* _EXERCISE DESCRIPTION_: Find every line below with the word "reset" in it, and copy each one.

* _RECORDS FOR THIS TASK_:
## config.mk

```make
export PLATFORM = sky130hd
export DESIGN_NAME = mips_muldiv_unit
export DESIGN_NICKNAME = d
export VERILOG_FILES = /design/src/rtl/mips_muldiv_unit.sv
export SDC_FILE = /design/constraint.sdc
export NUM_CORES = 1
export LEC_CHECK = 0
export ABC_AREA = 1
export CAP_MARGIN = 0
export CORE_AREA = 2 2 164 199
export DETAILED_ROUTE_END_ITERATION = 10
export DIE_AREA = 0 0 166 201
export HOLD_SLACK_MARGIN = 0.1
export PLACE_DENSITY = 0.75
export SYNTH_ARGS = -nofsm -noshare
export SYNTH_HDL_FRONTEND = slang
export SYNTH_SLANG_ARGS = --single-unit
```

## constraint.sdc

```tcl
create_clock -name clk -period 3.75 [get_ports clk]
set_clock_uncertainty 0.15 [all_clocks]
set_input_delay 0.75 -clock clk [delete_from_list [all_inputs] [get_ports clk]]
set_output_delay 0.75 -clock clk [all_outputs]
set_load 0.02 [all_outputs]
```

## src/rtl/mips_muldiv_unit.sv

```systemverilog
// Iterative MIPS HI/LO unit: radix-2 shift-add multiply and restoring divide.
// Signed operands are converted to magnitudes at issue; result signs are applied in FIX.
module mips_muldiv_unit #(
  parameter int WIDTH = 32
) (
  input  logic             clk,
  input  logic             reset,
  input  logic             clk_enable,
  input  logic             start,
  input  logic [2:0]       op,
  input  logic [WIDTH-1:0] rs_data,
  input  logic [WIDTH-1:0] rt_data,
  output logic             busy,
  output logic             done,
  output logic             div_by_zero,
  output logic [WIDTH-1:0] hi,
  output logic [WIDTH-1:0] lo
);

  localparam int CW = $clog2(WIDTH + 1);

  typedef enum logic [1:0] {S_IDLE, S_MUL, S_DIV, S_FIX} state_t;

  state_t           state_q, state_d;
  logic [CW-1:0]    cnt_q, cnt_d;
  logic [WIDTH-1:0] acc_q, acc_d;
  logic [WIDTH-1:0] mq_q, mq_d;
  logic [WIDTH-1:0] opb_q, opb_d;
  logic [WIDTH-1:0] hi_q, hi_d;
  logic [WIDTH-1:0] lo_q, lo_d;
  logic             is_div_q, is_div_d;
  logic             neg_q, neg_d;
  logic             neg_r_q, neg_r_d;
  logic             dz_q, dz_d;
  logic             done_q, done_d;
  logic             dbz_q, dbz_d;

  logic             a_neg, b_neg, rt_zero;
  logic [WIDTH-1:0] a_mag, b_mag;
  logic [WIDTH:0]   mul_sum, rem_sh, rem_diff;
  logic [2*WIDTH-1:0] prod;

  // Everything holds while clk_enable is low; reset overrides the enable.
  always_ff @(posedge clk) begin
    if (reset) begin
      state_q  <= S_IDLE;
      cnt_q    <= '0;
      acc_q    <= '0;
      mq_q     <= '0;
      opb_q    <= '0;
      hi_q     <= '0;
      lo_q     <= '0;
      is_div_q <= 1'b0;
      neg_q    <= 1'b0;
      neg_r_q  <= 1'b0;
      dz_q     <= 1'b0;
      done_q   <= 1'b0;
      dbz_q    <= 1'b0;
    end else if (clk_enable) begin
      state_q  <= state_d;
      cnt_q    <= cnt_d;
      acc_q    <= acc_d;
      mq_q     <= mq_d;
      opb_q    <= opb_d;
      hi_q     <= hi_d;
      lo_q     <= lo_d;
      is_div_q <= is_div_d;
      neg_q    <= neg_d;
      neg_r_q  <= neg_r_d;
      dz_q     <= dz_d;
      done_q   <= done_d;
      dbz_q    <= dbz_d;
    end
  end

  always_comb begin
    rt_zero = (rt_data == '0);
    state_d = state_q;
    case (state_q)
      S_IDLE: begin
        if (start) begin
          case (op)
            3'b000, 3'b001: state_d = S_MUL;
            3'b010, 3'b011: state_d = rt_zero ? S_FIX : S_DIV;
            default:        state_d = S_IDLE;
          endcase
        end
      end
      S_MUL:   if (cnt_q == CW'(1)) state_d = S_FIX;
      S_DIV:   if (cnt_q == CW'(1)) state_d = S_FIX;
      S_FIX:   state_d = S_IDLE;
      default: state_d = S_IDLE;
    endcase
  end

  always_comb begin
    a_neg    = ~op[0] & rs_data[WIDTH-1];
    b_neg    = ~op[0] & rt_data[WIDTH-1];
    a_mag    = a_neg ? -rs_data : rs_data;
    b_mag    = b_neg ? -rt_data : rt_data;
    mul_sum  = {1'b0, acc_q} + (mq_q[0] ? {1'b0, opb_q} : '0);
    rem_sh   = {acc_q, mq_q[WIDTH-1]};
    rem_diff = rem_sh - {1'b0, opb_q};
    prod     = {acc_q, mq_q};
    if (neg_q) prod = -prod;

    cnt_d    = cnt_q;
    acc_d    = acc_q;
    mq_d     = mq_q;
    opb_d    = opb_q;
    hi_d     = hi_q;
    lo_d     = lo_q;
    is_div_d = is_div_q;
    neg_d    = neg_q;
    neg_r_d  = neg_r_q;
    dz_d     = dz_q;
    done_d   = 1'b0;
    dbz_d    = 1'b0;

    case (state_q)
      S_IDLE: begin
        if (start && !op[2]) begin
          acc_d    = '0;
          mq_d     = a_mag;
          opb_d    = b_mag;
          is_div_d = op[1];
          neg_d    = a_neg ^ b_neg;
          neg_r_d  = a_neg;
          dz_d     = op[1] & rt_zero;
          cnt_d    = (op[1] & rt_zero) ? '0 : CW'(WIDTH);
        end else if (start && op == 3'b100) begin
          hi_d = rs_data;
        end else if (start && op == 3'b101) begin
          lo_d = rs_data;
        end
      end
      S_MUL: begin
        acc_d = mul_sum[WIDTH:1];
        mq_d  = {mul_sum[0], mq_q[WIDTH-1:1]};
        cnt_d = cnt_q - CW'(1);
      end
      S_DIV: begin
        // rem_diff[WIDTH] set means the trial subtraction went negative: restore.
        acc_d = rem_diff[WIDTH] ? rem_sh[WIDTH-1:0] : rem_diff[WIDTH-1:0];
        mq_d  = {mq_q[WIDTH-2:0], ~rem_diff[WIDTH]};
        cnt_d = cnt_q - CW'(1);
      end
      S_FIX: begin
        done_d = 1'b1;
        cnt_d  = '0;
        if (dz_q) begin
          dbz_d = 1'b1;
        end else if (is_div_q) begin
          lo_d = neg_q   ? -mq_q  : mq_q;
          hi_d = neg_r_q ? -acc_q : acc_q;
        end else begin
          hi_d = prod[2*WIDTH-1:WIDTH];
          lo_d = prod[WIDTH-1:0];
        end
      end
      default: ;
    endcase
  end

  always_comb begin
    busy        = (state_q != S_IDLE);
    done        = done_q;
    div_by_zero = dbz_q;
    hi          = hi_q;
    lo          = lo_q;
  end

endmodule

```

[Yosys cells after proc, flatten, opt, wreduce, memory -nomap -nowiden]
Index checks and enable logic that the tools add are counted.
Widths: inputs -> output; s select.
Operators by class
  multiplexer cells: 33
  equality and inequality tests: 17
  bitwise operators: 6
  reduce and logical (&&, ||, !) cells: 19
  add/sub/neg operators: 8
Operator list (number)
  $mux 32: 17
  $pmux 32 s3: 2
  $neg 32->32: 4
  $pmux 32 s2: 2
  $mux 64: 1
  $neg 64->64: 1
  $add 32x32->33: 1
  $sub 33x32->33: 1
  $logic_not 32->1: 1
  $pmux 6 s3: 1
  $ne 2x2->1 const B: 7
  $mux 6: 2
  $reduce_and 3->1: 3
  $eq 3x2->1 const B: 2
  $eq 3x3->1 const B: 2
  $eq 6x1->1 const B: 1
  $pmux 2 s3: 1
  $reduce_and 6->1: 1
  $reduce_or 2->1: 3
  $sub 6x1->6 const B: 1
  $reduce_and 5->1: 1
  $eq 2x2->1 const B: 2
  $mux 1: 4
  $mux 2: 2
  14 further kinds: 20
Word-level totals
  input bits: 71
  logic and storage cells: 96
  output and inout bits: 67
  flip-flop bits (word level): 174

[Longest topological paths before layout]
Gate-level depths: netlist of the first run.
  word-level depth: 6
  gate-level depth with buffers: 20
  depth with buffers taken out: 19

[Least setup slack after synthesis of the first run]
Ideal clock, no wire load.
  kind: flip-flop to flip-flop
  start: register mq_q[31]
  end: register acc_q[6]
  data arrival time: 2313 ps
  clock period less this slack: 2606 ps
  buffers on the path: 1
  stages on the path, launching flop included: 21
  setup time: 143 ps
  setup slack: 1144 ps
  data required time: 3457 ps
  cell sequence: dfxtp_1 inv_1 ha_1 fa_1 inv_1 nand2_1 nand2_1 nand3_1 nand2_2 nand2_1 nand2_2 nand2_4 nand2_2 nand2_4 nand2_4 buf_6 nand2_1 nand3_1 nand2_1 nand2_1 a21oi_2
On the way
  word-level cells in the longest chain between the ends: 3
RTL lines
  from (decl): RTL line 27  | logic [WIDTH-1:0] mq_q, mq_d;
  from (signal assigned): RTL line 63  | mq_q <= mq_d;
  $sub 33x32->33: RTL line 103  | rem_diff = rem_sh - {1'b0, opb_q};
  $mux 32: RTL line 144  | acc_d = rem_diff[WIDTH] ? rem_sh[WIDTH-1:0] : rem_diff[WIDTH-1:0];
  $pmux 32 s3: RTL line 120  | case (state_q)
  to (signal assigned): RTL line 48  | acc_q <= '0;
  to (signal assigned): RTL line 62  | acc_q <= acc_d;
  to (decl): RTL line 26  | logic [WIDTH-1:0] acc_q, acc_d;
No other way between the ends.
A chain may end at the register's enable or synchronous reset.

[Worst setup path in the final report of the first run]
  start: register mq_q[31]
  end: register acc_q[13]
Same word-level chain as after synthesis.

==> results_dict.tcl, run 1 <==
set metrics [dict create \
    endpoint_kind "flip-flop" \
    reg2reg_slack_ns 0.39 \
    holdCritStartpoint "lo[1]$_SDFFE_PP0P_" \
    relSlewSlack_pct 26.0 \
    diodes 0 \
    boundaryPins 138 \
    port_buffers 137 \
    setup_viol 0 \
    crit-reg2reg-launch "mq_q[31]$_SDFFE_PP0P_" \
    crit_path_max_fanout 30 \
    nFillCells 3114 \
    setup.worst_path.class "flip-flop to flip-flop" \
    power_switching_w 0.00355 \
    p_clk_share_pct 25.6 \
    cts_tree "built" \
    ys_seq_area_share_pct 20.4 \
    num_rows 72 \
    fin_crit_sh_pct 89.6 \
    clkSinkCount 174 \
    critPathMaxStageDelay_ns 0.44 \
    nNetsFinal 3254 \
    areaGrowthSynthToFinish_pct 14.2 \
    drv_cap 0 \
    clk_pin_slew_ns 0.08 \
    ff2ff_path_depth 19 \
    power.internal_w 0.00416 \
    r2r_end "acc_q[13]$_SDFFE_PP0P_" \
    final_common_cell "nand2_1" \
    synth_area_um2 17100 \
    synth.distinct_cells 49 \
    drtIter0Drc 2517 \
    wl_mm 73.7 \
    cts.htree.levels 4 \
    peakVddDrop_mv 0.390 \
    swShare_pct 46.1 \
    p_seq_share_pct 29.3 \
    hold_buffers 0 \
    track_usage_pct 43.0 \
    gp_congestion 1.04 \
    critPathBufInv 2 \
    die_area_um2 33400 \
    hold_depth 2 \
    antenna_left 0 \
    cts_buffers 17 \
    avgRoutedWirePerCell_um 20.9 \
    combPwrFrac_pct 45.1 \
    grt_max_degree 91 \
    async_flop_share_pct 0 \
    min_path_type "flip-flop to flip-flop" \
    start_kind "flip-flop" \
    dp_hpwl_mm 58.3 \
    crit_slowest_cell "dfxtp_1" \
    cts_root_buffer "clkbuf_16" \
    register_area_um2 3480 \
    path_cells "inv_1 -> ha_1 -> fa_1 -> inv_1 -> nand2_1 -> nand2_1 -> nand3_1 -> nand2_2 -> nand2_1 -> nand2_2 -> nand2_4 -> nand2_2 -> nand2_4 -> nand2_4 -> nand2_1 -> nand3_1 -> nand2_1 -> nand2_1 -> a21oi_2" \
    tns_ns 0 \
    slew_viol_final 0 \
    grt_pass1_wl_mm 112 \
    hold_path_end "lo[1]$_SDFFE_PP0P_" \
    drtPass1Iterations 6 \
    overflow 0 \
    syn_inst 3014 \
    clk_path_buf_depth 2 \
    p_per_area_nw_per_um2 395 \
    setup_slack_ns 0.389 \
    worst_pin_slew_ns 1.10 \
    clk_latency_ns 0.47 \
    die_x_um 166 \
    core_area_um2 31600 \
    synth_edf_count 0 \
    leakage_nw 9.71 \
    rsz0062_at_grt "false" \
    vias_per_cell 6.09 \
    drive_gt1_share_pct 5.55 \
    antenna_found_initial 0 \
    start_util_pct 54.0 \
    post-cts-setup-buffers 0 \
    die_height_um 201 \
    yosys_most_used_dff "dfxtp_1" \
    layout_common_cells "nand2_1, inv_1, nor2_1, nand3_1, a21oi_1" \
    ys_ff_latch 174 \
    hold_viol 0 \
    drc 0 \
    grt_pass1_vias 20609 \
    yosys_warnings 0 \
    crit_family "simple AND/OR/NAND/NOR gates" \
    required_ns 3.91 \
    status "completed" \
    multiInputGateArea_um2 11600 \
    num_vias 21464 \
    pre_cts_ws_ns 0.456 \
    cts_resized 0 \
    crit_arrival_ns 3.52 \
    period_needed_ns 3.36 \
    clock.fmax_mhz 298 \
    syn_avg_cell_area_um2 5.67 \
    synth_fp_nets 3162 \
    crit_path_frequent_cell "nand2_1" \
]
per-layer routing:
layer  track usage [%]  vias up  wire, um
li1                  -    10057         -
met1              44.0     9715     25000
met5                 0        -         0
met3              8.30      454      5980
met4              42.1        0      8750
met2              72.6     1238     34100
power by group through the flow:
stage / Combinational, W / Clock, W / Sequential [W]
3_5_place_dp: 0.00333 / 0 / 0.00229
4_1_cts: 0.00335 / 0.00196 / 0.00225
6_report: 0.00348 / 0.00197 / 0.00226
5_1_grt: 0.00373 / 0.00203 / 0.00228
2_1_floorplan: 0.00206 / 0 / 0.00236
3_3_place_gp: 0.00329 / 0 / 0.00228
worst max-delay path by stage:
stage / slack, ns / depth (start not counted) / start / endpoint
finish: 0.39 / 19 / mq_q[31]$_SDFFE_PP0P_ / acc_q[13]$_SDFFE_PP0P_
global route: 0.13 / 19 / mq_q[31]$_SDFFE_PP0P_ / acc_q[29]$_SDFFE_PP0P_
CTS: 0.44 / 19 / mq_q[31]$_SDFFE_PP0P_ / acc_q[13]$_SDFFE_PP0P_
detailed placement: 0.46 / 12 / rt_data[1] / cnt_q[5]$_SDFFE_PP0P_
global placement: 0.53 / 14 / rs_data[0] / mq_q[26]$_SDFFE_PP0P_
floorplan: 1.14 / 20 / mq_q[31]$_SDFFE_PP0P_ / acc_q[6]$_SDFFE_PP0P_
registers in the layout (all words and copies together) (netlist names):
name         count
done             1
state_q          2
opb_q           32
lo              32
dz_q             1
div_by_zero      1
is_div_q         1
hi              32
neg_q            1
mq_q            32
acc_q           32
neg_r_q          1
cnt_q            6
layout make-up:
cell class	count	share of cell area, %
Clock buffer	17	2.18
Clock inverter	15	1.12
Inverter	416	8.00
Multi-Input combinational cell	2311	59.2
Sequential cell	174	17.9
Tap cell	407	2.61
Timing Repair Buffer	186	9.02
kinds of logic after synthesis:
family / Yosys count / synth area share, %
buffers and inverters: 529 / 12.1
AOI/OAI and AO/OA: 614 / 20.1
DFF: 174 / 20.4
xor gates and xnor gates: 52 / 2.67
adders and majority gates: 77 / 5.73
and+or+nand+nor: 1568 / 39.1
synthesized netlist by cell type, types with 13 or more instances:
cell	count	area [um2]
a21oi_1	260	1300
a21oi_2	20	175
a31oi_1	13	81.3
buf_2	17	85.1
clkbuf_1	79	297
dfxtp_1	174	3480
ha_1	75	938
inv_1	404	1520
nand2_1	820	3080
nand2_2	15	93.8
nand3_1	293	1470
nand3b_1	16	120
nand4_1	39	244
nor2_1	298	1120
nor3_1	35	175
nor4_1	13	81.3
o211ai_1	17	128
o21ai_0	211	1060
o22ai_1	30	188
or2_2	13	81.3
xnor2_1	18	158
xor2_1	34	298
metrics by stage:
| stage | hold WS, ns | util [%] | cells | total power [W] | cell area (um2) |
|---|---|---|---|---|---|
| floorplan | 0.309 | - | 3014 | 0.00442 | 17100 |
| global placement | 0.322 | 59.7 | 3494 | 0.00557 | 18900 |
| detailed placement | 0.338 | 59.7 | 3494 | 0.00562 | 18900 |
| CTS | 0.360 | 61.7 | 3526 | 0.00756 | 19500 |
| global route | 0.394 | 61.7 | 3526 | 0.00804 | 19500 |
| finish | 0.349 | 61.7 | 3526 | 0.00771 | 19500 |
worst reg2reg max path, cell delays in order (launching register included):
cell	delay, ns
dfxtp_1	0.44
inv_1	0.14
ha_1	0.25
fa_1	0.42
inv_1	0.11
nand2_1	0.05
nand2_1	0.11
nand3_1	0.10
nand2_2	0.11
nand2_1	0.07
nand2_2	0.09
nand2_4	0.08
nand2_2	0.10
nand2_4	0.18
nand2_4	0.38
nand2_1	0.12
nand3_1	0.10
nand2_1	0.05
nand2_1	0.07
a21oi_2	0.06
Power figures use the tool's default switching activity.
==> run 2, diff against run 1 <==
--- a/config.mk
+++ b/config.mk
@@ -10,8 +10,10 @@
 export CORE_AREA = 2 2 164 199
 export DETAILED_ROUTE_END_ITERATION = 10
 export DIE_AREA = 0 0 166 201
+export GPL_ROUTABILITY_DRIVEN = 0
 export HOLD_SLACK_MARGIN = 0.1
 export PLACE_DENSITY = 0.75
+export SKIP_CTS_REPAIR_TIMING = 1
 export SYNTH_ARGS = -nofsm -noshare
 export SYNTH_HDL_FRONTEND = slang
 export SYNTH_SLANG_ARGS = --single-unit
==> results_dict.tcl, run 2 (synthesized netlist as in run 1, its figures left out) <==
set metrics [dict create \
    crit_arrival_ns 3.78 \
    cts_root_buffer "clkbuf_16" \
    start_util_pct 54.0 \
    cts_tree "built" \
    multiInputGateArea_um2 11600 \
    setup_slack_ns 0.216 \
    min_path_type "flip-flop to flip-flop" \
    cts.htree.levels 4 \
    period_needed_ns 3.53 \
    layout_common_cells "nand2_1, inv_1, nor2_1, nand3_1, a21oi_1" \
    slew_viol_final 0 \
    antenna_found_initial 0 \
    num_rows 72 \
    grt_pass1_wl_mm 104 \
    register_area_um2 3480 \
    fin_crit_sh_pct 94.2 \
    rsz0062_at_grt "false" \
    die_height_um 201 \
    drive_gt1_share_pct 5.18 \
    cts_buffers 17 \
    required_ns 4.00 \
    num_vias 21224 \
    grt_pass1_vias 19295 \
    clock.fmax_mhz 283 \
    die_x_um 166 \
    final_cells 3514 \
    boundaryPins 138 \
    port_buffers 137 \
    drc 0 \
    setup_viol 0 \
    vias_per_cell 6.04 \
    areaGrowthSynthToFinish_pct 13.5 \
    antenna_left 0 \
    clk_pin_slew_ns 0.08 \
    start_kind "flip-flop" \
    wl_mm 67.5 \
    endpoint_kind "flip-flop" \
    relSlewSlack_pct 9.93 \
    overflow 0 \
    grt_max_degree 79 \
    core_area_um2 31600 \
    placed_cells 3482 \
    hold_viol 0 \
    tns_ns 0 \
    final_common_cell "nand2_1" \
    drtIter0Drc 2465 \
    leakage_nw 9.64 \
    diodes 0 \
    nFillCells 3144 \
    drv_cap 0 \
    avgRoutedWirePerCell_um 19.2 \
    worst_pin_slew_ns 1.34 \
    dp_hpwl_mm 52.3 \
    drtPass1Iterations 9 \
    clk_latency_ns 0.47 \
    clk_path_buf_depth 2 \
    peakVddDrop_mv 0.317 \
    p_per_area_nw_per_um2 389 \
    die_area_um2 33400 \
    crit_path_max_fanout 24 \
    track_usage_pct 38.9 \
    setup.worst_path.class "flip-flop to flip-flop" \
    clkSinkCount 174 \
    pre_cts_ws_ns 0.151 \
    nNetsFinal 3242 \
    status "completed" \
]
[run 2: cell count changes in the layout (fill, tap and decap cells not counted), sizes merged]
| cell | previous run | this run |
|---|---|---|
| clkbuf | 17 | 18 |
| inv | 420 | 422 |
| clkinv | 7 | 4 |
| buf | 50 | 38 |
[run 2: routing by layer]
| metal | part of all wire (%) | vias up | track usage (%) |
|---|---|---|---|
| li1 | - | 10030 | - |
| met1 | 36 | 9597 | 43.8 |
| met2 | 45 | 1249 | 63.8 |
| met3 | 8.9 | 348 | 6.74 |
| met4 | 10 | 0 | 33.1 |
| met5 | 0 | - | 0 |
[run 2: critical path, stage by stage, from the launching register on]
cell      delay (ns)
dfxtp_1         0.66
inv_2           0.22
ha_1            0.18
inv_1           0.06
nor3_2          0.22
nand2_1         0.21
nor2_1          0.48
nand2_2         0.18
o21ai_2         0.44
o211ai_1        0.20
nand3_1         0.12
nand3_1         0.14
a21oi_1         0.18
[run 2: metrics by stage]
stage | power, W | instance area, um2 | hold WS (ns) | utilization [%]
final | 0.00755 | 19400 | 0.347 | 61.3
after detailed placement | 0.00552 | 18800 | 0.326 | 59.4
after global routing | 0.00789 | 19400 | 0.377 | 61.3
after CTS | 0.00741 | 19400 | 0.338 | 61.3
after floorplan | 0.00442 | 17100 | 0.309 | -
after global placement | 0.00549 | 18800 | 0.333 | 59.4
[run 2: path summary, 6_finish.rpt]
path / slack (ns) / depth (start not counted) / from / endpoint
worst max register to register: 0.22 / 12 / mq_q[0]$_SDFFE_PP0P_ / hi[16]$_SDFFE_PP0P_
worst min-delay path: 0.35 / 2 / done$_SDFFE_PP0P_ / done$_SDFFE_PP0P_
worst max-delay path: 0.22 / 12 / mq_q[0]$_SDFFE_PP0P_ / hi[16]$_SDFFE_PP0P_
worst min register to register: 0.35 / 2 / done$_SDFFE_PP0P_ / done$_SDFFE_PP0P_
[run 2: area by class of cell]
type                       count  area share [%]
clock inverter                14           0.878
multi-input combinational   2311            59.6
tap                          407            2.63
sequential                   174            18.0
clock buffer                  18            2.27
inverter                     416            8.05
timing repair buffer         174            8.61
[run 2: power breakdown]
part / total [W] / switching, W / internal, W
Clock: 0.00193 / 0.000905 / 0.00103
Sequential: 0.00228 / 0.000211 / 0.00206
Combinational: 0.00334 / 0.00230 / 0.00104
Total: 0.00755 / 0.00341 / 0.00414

* _TASK RESPONSE_:
  input  logic             reset,
  // Everything holds while clk_enable is low; reset overrides the enable.
    if (reset) begin
A chain may end at the register's enable or synchronous reset.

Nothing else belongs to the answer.